InterNetWorkMarketing, redux.
Hyped crap in hyperspace.
As a follow-on to the recent 'InterNetWorkMarketing' entry, here's another of my thoroughly undiplomatic 'hard tone messages'…
Most folk don't understand how to use the web and hence think it's not important… at-best a reinforcement to the 'real' business of meeting & speaking with people. Wrong. So. Very.
As technology advance drives media convergence, the importance of appropriate web-activity increases. With the exception of specific always-need-to-be-offline activities, I suggest we've not much more than a couple years before those who aren't using it 'wisely'… er, 'aren't'. That is—they will not exist commercially. They will have become extinct.
Casualties will include almost all Network Marketers who don't adapt (and a great many that do, but simply don't fully 'get it').
The key here is 'wisely'. Many commercial ops do not use the web wisely—among whom I firmly include myself, the vast majority of Network Marketers… and, of course, almost everybody else. If you want a rubbish personal site that's one thing—just don't for a nano-second kid yourself it'll translate and cut-it commercially.
Efforts are too-often wholly inept (appalling design, dull copy, and malfunctioning tech features are common 'crimes') or outrageously unethical—the misleading 'ya gotta buy this today cos the price may rise and if you miss out you'll die sad-and-lonely' overpriced e-book/course stuff. Overpriced? Sure—despite costing less to produce/distribute, most e-stuff is considerably more expensive than physical alternatives.

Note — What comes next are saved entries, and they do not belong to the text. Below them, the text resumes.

===== src/rtl/trace_seq_pkg.sv =====
package trace_seq_pkg;
  localparam int CTL_RD_W    = 16;
  localparam int CTL_EN      = 0;
  localparam int CTL_LOOP    = 1;
  localparam int CTL_SPARE   = 2;
  localparam int CTL_MASK_LO = 4;
  localparam int POL_W       = 5;
  localparam int POL_OUT     = 0;
  localparam int POL_IN      = 1;
  localparam int POL_BUSY    = 4;
endpackage


===== src/rtl/tss_edge_detect.sv =====
module tss_edge_detect #(
  parameter int SYNC_STAGES = 2
) (
  input  logic clk,
  input  logic rst,
  input  logic din,
  input  logic rise_sel,
  output logic hit
);
  // sh[SYNC_STAGES-1] is the synchronized level, sh[SYNC_STAGES] its previous value
  logic [SYNC_STAGES:0] sh;

  always_ff @(posedge clk) begin
    if (rst) sh <= '0;
    else     sh <= {sh[SYNC_STAGES-1:0], din};
  end

  always_comb begin
    if (rise_sel) hit = sh[SYNC_STAGES-1] & ~sh[SYNC_STAGES];
    else          hit = ~sh[SYNC_STAGES-1] & sh[SYNC_STAGES];
  end
endmodule


===== src/rtl/tss_regs.sv =====
module tss_regs
  import trace_seq_pkg::*;
#(
  parameter int NUM_MOD = 6,
  localparam int CW = CTL_MASK_LO + NUM_MOD
) (
  input  logic                clk,
  input  logic                rst,
  input  logic                soft_rst,
  input  logic                ctl_we,
  input  logic [CW-1:0]       ctl_wdata,
  input  logic                pol_we,
  input  logic [POL_W-1:0]    pol_wdata,
  input  logic                hw_clr,
  output logic [CTL_RD_W-1:0] ctl_rdata,
  output logic                trace_en,
  output logic                loop_en,
  output logic                load_start,
  output logic [NUM_MOD-1:0]  mod_mask,
  output logic [POL_W-1:0]    pol
);
  logic [1:0] spare;

  assign load_start = ctl_we & ctl_wdata[CTL_EN] & ~trace_en;

  always_ff @(posedge clk) begin
    if (rst) begin
      trace_en <= 1'b0;
      loop_en  <= 1'b0;
      spare    <= '0;
      mod_mask <= '0;
    end else if (ctl_we) begin
      trace_en <= ctl_wdata[CTL_EN];
      loop_en  <= ctl_wdata[CTL_LOOP];
      spare    <= ctl_wdata[CTL_SPARE +: 2];
      mod_mask <= ctl_wdata[CTL_MASK_LO +: NUM_MOD];
    end else if (hw_clr) begin
      trace_en <= 1'b0;
    end
  end

  always_ff @(posedge clk) begin
    if (rst) begin
      pol <= '0;
    end else if (pol_we) begin
      pol <= pol_wdata;
    end else if (soft_rst) begin
      pol[3:0] <= '0;
    end
  end

  always_comb begin
    ctl_rdata = '0;
    ctl_rdata[CTL_EN]   = trace_en;
    ctl_rdata[CTL_LOOP] = loop_en;
    ctl_rdata[CTL_SPARE +: 2] = spare;
    ctl_rdata[CTL_MASK_LO +: NUM_MOD] = mod_mask;
  end
endmodule


===== src/rtl/tss_pointer.sv =====
module tss_pointer #(
  parameter int ADDR_W = 8
) (
  input  logic              clk,
  input  logic              rst,
  input  logic              step,
  input  logic              load,
  input  logic              loop_en,
  input  logic              out_rise,
  input  logic [ADDR_W-1:0] start_addr,
  input  logic [ADDR_W-1:0] end_addr,
  output logic [ADDR_W-1:0] ptr,
  output logic              adv_out,
  output logic              hw_clr
);
  logic at_end;

  assign at_end = (ptr == end_addr);
  assign hw_clr = step & at_end & ~loop_en & ~load;

  always_ff @(posedge clk) begin
    if (rst) begin
      ptr <= '0;
    end else if (load) begin
      ptr <= start_addr;
    end else if (step) begin
      if (!at_end)     ptr <= ptr + 1'b1;
      else if (loop_en) ptr <= start_addr;
    end
  end

  always_ff @(posedge clk) begin
    if (rst) adv_out <= 1'b1;
    else     adv_out <= step ? out_rise : ~out_rise;
  end
endmodule


===== src/rtl/trace_step_seq.sv =====
module trace_step_seq
  import trace_seq_pkg::*;
#(
  parameter int ADDR_W      = 8,
  parameter int NUM_MOD     = 6,
  parameter int SYNC_STAGES = 2,
  localparam int CW = CTL_MASK_LO + NUM_MOD
) (
  input  logic                clk,
  input  logic                rst,
  input  logic                soft_rst,
  input  logic                ctl_we,
  input  logic [CW-1:0]       ctl_wdata,
  output logic [CTL_RD_W-1:0] ctl_rdata,
  input  logic                pol_we,
  input  logic [POL_W-1:0]    pol_wdata,
  input  logic [ADDR_W-1:0]   start_addr,
  input  logic [ADDR_W-1:0]   end_addr,
  input  logic                adv_in,
  output logic [ADDR_W-1:0]   ptr,
  output logic                adv_out,
  output logic [NUM_MOD-1:0]  mod_mask,
  output logic                busy_rise_sel
);
  logic             trace_en, loop_en, load_start, hw_clr, hit, step, out_rise;
  logic [POL_W-1:0] pol;

  assign out_rise      = pol[POL_OUT];
  assign busy_rise_sel = pol[POL_BUSY];
  assign step          = hit & trace_en;

  tss_regs #(.NUM_MOD(NUM_MOD)) u_regs (
    .clk(clk), .rst(rst), .soft_rst(soft_rst),
    .ctl_we(ctl_we), .ctl_wdata(ctl_wdata),
    .pol_we(pol_we), .pol_wdata(pol_wdata),
    .hw_clr(hw_clr), .ctl_rdata(ctl_rdata),
    .trace_en(trace_en), .loop_en(loop_en), .load_start(load_start),
    .mod_mask(mod_mask), .pol(pol)
  );

  tss_edge_detect #(.SYNC_STAGES(SYNC_STAGES)) u_edge (
    .clk(clk), .rst(rst), .din(adv_in),
    .rise_sel(pol[POL_IN]), .hit(hit)
  );

  tss_pointer #(.ADDR_W(ADDR_W)) u_ptr (
    .clk(clk), .rst(rst), .step(step), .load(load_start),
    .loop_en(loop_en), .out_rise(out_rise),
    .start_addr(start_addr), .end_addr(end_addr),
    .ptr(ptr), .adv_out(adv_out), .hw_clr(hw_clr)
  );
endmodule


===== config.mk =====
export PLATFORM = sky130hd
export DESIGN_NAME = trace_step_seq
export DESIGN_NICKNAME = d
export VERILOG_FILES = /design/src/rtl/trace_seq_pkg.sv /design/src/rtl/tss_edge_detect.sv /design/src/rtl/tss_regs.sv /design/src/rtl/tss_pointer.sv /design/src/rtl/trace_step_seq.sv
export SDC_FILE = /design/constraint.sdc
export NUM_CORES = 1
export LEC_CHECK = 0
export ABC_CLOCK_PERIOD_IN_PS = 1700
export BUFFER_PORTS_ARGS = -buffer_cell sky130_fd_sc_hd__buf_2
export CORE_ASPECT_RATIO = 0.5
export CORE_MARGIN = 4
export CORE_UTILIZATION = 42
export CTS_BUF_LIST = sky130_fd_sc_hd__clkbuf_4 sky130_fd_sc_hd__clkbuf_8
export CTS_CLUSTER_SIZE = 20
export DETAILED_ROUTE_END_ITERATION = 8
export PLACE_DENSITY = 0.73
export SKIP_CTS_REPAIR_TIMING = 1
export SLEW_MARGIN = 5
export SYNTH_ARGS = -nofsm -noshare
export SYNTH_HDL_FRONTEND = slang
export SYNTH_SLANG_ARGS = --single-unit

===== constraint.sdc =====
create_clock -name clk -period 1.7 [get_ports clk]
set_input_delay 0.255 -clock clk [delete_from_list [all_inputs] [get_ports clk]]
set_output_delay 0.255 -clock clk [all_outputs]
set_load 0.03 [all_outputs]

==> metrics.log, run 1 <==
INFO  metric timing.final.crit_period = 1600 ps
INFO  metric vias_in_the_first_global_route = 1144
INFO  metric ff_latch_count_synth = 25
INFO  metric routed_wirelength = 3240 um
INFO  metric finalCritPeriodShare = 0.940
INFO  metric clk-insertion-delay-late = 270 ps
INFO  metric antenna_cells_inserted = 0
INFO  metric synthArstFlopShare = 0
INFO  metric synthDominantAreaCellType = sky130_fd_sc_hd__dfxtp_1
INFO  metric ys_seq_area_frac = 0.338
INFO  metric place_inst = 264
INFO  metric final_setup_skew = 3.11 ps
INFO  metric synthesized_area_divided_by_synthesized_cell_count = 9.08 um^2
INFO  metric status = finished, final reports clean
INFO  metric syn_warnings = 0
INFO  metric final_standard_cell_utilization_of_the_core = 0.580
INFO  metric cellLeakagePower = 0.874 nW
INFO  metric core_area = 3190 um^2
INFO  metric report.final.hold_viol_count = 0
INFO  metric num-nets-final = 260
INFO  metric htree_levels = 1
INFO  metric critPathRequiredTime = 1870 ps
INFO  metric grt_overflow_total = 0
INFO  metric yosysUniqueCellTypes = 41
INFO  metric routed_via_density = 4.90
INFO  metric synth_top_flop_cell = sky130_fd_sc_hd__dfxtp_1
INFO  metric cts.root.buffer_cell = sky130_fd_sc_hd__clkbuf_8
INFO  metric number_of_clock_buffers_inserted_by_tritoncts = 3
INFO  metric dpl_worst_slack = 43.9 ps
INFO  metric yosys.cell_count.top_type = sky130_fd_sc_hd__dfxtp_1
INFO  metric timing_worst_setup_path_type = flop to flop
INFO  metric worstReg2RegStart = u_ptr.ptr[5]
INFO  metric io_pins = 69
INFO  metric initial_utilization = 0.464
INFO  metric worst-r2r-setup-slack = 100 ps
INFO  metric timing.reg2reg.worst_path_depth = 6
INFO  metric synth_largest_type_area_fraction = 0.338
INFO  metric ant_nets = 0
INFO  metric vdd_ir_drop_max = 0.403 mV
INFO  metric setup_total_negative_slack = 0 ps
INFO  metric cap_violations = 0
INFO  metric setup_ws = 101 ps
INFO  metric placement.io_buffers = 60
INFO  metric power_density = 777 nW/um^2
INFO  metric detailroute.via_count = 1317
INFO  metric max_freq = 626 MHz
INFO  metric post_synth_inst_count = 163
INFO  metric r2r_end = u_ptr.ptr[2]
INFO  metric floorplan.die.width = 92.0 um
INFO  metric route.detailed.wl_per_inst = 12.1 um
INFO  metric grt.total_usage = 0.134
INFO  metric grt_max_degree = 17
INFO  metric grt_first_pass_wirelength = 5000 um
INFO  metric worst_hold_path.endpoint = u_edge.sh[0]
INFO  metric critPathCaptureType = flop
INFO  metric worst_hold_startpoint = adv_in
INFO  metric area_growth = 24.9%
INFO  metric firstDrtPassIters = 4
INFO  metric crit_path_start_kind = flop
INFO  metric most_area_consuming_cells_after_synthesis = sky130_fd_sc_hd__dfxtp_1 (34%), sky130_fd_sc_hd__buf_4 (7.1%), sky130_fd_sc_hd__mux2i_1 (6.8%)
INFO  metric final-instance-count-excl-fill = 269
INFO  metric die-height = 50.0 um
INFO  metric fin_worst_hold_slack = 183 ps
INFO  metric cts.clk_slew.worst_paths = 90 ps
INFO  metric hold-path-cell-count = 2
INFO  metric number_of_buffers_between_clock_root_and_the_deepest_sink = 2
INFO  metric synth_area = 1480 um^2
INFO  metric grt_antenna_before_repair = 0
INFO  metric edff_count_synth = 0
INFO  metric rsz0062_at_grt = false
INFO  metric die_area = 4600 um^2
INFO  metric min-delay-path-class = primary input to flop
INFO  metric floorplan.rows = 14
INFO  metric critPathMaxFanout = 8
INFO  metric detail_route.iter0.violations = 33
INFO  metric finalMaxSlewViolations = 0
INFO  metric cts_tree = done
INFO  metric synth.cells.most_frequent = sky130_fd_sc_hd__dfxtp_1 (25), sky130_fd_sc_hd__nor2_1 (18), sky130_fd_sc_hd__buf_4 (14)
INFO  metric route.detailed.drc = 0
INFO  metric post_route_cells_drive_above_1_share = 0.434
INFO  metric setup_violations = 0
INFO  metric place.detailed.hpwl = 2590 um
INFO  metric place_congestion = 0.854
INFO  metric cp.arrival = 1770 ps
INFO  metric clock-sinks = 25
## layout make-up
class,count,area [um^2]
clock buffers,3,41.3
clock inverters,1,8.76
fillers,304,1340
inverters,9,33.8
multi-input cells,112,812
flip-flops and latches,25,509
well taps,48,60.1
repair buffers,71,383
## worst max path at each step
stage / depth (start not counted) / start / slack [ps] / to
after floorplan: 6 / u_ptr.ptr[7] / 10 / u_regs.trace_en
after global placement: 6 / end_addr[1] / 70 / u_ptr.ptr[2]
after detailed placement: 6 / end_addr[1] / 40 / u_ptr.ptr[2]
after CTS: 5 / u_ptr.ptr[1] / 40 / u_ptr.ptr[2]
after global routing: 6 / u_edge.sh[1] / 3 / u_ptr.ptr[0]
final: 6 / u_ptr.ptr[5] / 100 / u_ptr.ptr[2]
## power by group
part | switching [mW] | leakage (nW) | internal, mW
clock | 0.204 | 0.0261 | 0.172
sequential | 0.0352 | 0.209 | 0.628
combinational | 0.233 | 0.639 | 0.163
total | 0.473 | 0.874 | 0.962
## cells in the final DEF, fill, tap and decap left out, drive strengths merged
| cell type | count |
|---|---|
| o211ai | 2 |
| clkbuf | 3 |
| or3 | 3 |
| or2 | 5 |
| nor3b | 2 |
| o221a | 1 |
| nand4 | 3 |
| o21ai | 9 |
| o211a | 2 |
| inv | 10 |
| a21o | 1 |
| nor2b | 3 |
| a21oi | 4 |
| nand2b | 3 |
| and4bb | 1 |
| buf | 71 |
| nor4 | 1 |
| a22oi | 5 |
| o311ai | 1 |
| and4b | 1 |
| o31ai | 1 |
| nor2 | 18 |
| a221oi | 1 |
| nand2 | 7 |
| conb | 6 |
| nand3 | 3 |
| mux2i | 10 |
| a31oi | 4 |
| o32ai | 5 |
| xnor2 | 9 |
| ha | 1 |
| dfxtp | 25 |
## per-stage QoR
stage | power, mW | instance area, um^2
floorplan | 0.972 | 1510
global placement | 1.07 | 1780
detailed placement | 1.07 | 1780
CTS | 1.45 | 1830
global route | 1.51 | 1850
finish | 1.44 | 1850
## worst max-delay path: stages, from the launching register on
cell and delay, ps:
sky130_fd_sc_hd__dfxtp_2 340, sky130_fd_sc_hd__xnor2_1 180, sky130_fd_sc_hd__nand4_2 220, sky130_fd_sc_hd__o31ai_4 260, sky130_fd_sc_hd__buf_4 190, sky130_fd_sc_hd__nand2_1 60
sky130_fd_sc_hd__o221a_1 240
## registers in the layout, indices dropped and copies added (netlist names)
register,cells
u_regs.spare,2
u_regs.loop_en,1
u_edge.sh,3
u_regs.mod_mask,6
u_ptr.adv_out,1
u_regs.pol,3
u_regs.trace_en,1
u_ptr.ptr,8
## cells by family after synthesis
kind of cell | synth area share
AO/OA/AOI/OAI | 0.198
XOR/XNOR | 0.0710
adder cells (fa/ha/maj) | 0.00845
buffers and inverters | 0.129
flip-flops | 0.338
multiplexers | 0.0676
other | 0.00253
AND/OR/NAND/NOR | 0.185
## layer usage
| layer | vias up | global-route usage | share of wire |
|---|---|---|---|
| met3 | 4 | 0.0350 | 0.086 |
| met1 | 585 | 0.164 | 0.44 |
| met4 | 0 | 0.0517 | 0.013 |
| li1 | 671 | - | - |
| met2 | 57 | 0.227 | 0.46 |
| met5 | - | 0 | 0 |
No activity file was read; power rests on OpenSTA's default activity.
==> run 2: changes to the inputs <==
--- a/config.mk
+++ b/config.mk
@@ -5,6 +5,7 @@
 export SDC_FILE = /design/constraint.sdc
 export NUM_CORES = 1
 export LEC_CHECK = 0
+export ABC_AREA = 1
 export ABC_CLOCK_PERIOD_IN_PS = 1700
 export BUFFER_PORTS_ARGS = -buffer_cell sky130_fd_sc_hd__buf_2
 export CORE_ASPECT_RATIO = 0.5
==> run 2 against run 1 <==
Via count up 2.5%. Sequential share of layout area increased by 1.1 points. Maximum frequency up 4.1%. Critical endpoint is now u_ptr.ptr[6]. Largest cell class unchanged. Highest routed layer is now met3.
==> metrics.log, run 2 <==
INFO  metric timing.critical_path.max_delay_family = simple AND/OR/NAND/NOR gates
INFO  metric worst_hold_startpoint = adv_in
INFO  metric rsz0062_at_grt = false
INFO  metric place.detailed.hpwl = 2510 um (-3.0%)
INFO  metric crit_path_start_kind = flop
INFO  metric power_density = 790 nW/um^2 (+1.8%)
INFO  metric grt.total_usage = 0.135 (+0.00105)
INFO  metric net_load_switching_power = 0.465 mW (-1.6%)
INFO  metric cts.root.buffer_cell = sky130_fd_sc_hd__clkbuf_8
INFO  metric critPathMaxFanout = 9 (+1)
INFO  metric clk-insertion-delay-late = 270 ps (about the same)
INFO  metric top_register = u_ptr.ptr
INFO  metric syn_warnings = 0 (unchanged)
INFO  metric path_buf_inv = 2 (+1)
INFO  metric floorplan.rows = 14 (unchanged)
INFO  metric setup_total_negative_slack = 0 ps (unchanged)
INFO  metric synthesized_area_divided_by_synthesized_cell_count = 7.33 um^2 (-19%)
INFO  metric largest_registers = u_ptr.ptr (8), u_regs.mod_mask (6)
INFO  metric yosysUniqueCellTypes = 28 (-32%)
INFO  metric yosys.cell_count.top_type = sky130_fd_sc_hd__nor2_1
INFO  metric critPathCaptureType = flop
INFO  metric path_cells = inv_1 > nand2_1 > nand2_1 > nand2_1 > nor2_1 > nand3_1 > nand2_2 > nand2_4 > clkinv_2 > nor2_1 > nor2_1
INFO  metric critPathSlowestCell = sky130_fd_sc_hd__dfxtp_1
INFO  metric p_sw_frac = 0.336 (+0.00653)
INFO  metric cts_tree = done
INFO  metric pwr-share-clk = 0.269 (+0.007)
INFO  metric worstReg2RegStart = u_ptr.ptr[5]
INFO  metric seq_power_share = 0.475 (+0.013)
INFO  metric timing.reg2reg.worst_path_depth = 11 (+5)
INFO  metric floorplan.die.width = 91.5 um (-0.46%)
INFO  metric firstDrtPassIters = 4 (unchanged)
INFO  metric report.final.hold_viol_count = 0 (unchanged)
INFO  metric grt_max_degree = 17 (unchanged)
INFO  metric placement.io_buffers = 60 (unchanged)
INFO  metric cts.clk_slew.worst_paths = 90 ps (about the same)
INFO  metric finalMaxSlewViolations = 0 (unchanged)
INFO  metric edff_count_synth = 0 (unchanged)
INFO  metric synth.cells.most_frequent = sky130_fd_sc_hd__nor2_1 (41), sky130_fd_sc_hd__nand2_1 (26), sky130_fd_sc_hd__dfxtp_1 (25)
INFO  metric layout.cells.most_common_list = sky130_fd_sc_hd__buf_2 (60), sky130_fd_sc_hd__nor2_1 (41), sky130_fd_sc_hd__nand2_1 (26)
INFO  metric die_area = 4550 um^2 (-0.88%)
INFO  metric cp-startpoint = u_ptr.ptr[5]
INFO  metric number_of_clock_buffers_inserted_by_tritoncts = 3 (unchanged)
INFO  metric vdd_ir_drop_max = 0.364 mV (-9.8%)
INFO  metric min-delay-path-class = primary input to flop
INFO  metric cpPeakStageDelay = 450 ps (+110 ps)
INFO  metric worstSetupPathDepth = 11 (+5)
INFO  metric io_pins = 69 (unchanged)
INFO  metric number_of_buffers_between_clock_root_and_the_deepest_sink = 2 (unchanged)
INFO  metric route.detailed.drc = 0 (unchanged)
INFO  metric setup_violations = 0 (unchanged)
INFO  metric max_freq = 651 MHz (+4.1%)
INFO  metric synth_largest_type_area_fraction = 0.342 (+0.00346)
INFO  metric grt_first_pass_wirelength = 5050 um (+0.96%)
INFO  metric layout.filler_cells = 319 (+4.9%)
INFO  metric place_inst = 295 (+12%)
INFO  metric post_synth_inst_count = 200 (+23%)
INFO  metric antenna_cells_inserted = 0 (unchanged)
INFO  metric num-nets-final = 290 (+12%)
INFO  metric detailroute.via_count = 1350 (+2.5%)
INFO  metric synth_top_flop_cell = sky130_fd_sc_hd__dfxtp_1
INFO  metric grt_overflow_total = 0 (unchanged)
INFO  metric pwr-share-comb = 0.256 (-0.020)
INFO  metric cap_violations = 0 (unchanged)
INFO  metric largest_reg_flops = 8 (unchanged)
INFO  metric place_congestion = 0.835 (-2.2%)
INFO  metric most_area_consuming_cells_after_synthesis = sky130_fd_sc_hd__dfxtp_1 (34%), sky130_fd_sc_hd__nor2_1 (11%), sky130_fd_sc_hd__buf_4 (7.7%)
INFO  metric final-instance-count-excl-fill = 299 (+11%)
INFO  metric routed_wirelength = 3180 um (-2.1%)
INFO  metric critPathRequiredTime = 1870 ps (about the same)
INFO  metric ff_latch_count_synth = 25 (unchanged)
INFO  metric die-height = 49.8 um (-0.42%)
INFO  metric ys_seq_area_frac = 0.342 (+0.00346)
INFO  metric synth_area = 1470 um^2 (-1.0%)
INFO  metric post_route_cells_drive_above_1_share = 0.371 (-0.0639)
INFO  metric synthArstFlopShare = 0 (unchanged)
INFO  metric synthDominantAreaCellType = sky130_fd_sc_hd__dfxtp_1
INFO  metric detail_route.iter0.violations = 41 (+24%)
INFO  metric intPower = 0.919 mW (-4.5%)
INFO  metric htree_levels = 1 (unchanged)
INFO  metric status = finished, final reports clean
INFO  metric clock-sinks = 25 (unchanged)
INFO  metric final_common_cell = sky130_fd_sc_hd__buf_2
INFO  metric ant_nets = 0 (unchanged)
INFO  metric grt_antenna_before_repair = 0 (unchanged)
INFO  metric initial_utilization = 0.462 (-0.00217)
INFO  metric cellLeakagePower = 0.912 nW (+4.3%)
INFO  metric hold-path-cell-count = 3 (+1)
INFO  metric final_setup_skew = 3.07 ps (-0.0482 ps)
INFO  metric finalCritPeriodShare = 0.903 (-0.0369)
INFO  metric cp.arrival = 1710 ps (-60 ps)
INFO  metric route.detailed.wl_per_inst = 10.6 um (-12%)
INFO  metric timing.final.crit_period = 1540 ps (-62.8 ps)
INFO  metric area_growth = 19.6%
INFO  metric timing_worst_setup_path_type = flop to flop
INFO  metric routed_via_density = 4.52 (-7.8%)
INFO  metric core_area = 3170 um^2 (-0.55%)
INFO  metric vias_in_the_first_global_route = 1187 (+3.8%)
==> run 2: per-stage QoR <==
stage	hold WS [ps]	power [mW]	utilization	cell area, um^2	worst slack (ps)
CTS	169	1.40	0.552	1750	147
floorplan	362	0.947	-	1480	162
global route	195	1.46	0.552	1750	14.6
global placement	390	1.02	0.536	1700	205
finish	181	1.38	0.552	1750	164
detailed placement	402	1.03	0.536	1700	167
==> run 2: path summary, 6_finish.rpt <==
check / to / slack, ps
worst min register to register: u_edge.sh[1] / 410
worst min-delay path: u_edge.sh[0] / 180
worst max register to register: u_ptr.ptr[6] / 160
worst max-delay path: u_ptr.ptr[6] / 160
==> run 2: logic make-up after synthesis <==
group,after synthesis,synth area share
other,1,0.00256
flip-flops,25,0.342
buffers and inverters,38,0.158
XOR/XNOR,10,0.0649
adder cells (fa/ha/maj),1,0.00854
AO/OA/AOI/OAI,29,0.129
AND/OR/NAND/NOR,96,0.295
==> run 2: cell type report <==
| class | instances | area (um^2) | area share |
|---|---|---|---|
| multi-input cells | 142 | 752 | 0.429 |
| flip-flops and latches | 25 | 502 | 0.286 |
| repair buffers | 63 | 323 | 0.184 |
| inverters | 17 | 65.1 | 0.0371 |
| well taps | 48 | 60.1 | 0.0343 |
| clock buffers | 3 | 41.3 | 0.0236 |
| clock inverters | 1 | 8.76 | 0.00500 |
==> run 2: power by group through the flow <==
| stage | clock network, mW | logic, mW | registers, mW |
|---|---|---|---|
| after global routing | 0.405 | 0.387 | 0.664 |
| after detailed placement | 0 | 0.356 | 0.670 |
| after CTS | 0.385 | 0.357 | 0.657 |
| final | 0.373 | 0.354 | 0.657 |
| after global placement | 0 | 0.350 | 0.668 |
| after floorplan | 0 | 0.225 | 0.722 |
==> run 2: metal layers <==
layer / wire (um) / GRT usage
met5: 0 / 0
met3: 186 / 0.0334
met4: 0 / 0.0350
met1: 1430 / 0.162
met2: 1560 / 0.243
==> run 2: worst min-delay path, stage by stage <==
cell                     delay (ps)
sky130_fd_sc_hd__buf_2           90
sky130_fd_sc_hd__inv_1           40
sky130_fd_sc_hd__nor2_1          30
==> run 3: changes to the inputs <==
--- a/config.mk
+++ b/config.mk
@@ -11,7 +11,7 @@
 export CORE_ASPECT_RATIO = 0.5
 export CORE_MARGIN = 4
 export CORE_UTILIZATION = 42
-export CTS_BUF_LIST = sky130_fd_sc_hd__clkbuf_4 sky130_fd_sc_hd__clkbuf_8
+export CTS_BUF_LIST = sky130_fd_sc_hd__clkbuf_16
 export CTS_CLUSTER_SIZE = 20
 export DETAILED_ROUTE_END_ITERATION = 8
 export PLACE_DENSITY = 0.73
==> run 3 against run 2 <==
Sequential share of layout area decreased by 0.54 points. Routed wire length is 3.2% higher. Sequential cell count did not move. Design area up 1.9%. Critical path depth did not move. Final cell count stayed put. Non-clock buffer count did not move. Clock power is 43% higher. Via count increased by 0.67%. Clock skew is 1.1 ps higher. Power grew 12%.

At what point in our lives do we stop being 'lovely babies' or 'fun children inquisitively exploring the big world'—and instead become cynical (or perhaps genuinely enthused) purveyors of the hype'n'hustle characterized by all those three-feet long sales-letter pages? (If you've been asleep or absent in recent years, here's a spoof example).
Dayglo-highlighted text featuring the usual 'whilst sitting in my underwear on the sofa, I made $15,000 in my first day—you can too!' crap, complete with the usual nonsense of 'all this stuff free when you buy today', pricing based on variables of 7 & 9 (commonly $97, $197 and $497)… does this have a legit place in the modern marketer's toolkit? Sadly, yes—they work.
Question: why aren't sensibly-branded products/services from global companies marketed this way with similar pricing? Might it be because they have a) more taste, and b) greater respect for their customers?
Enough said. For now. And this is, after all, 'just my view'.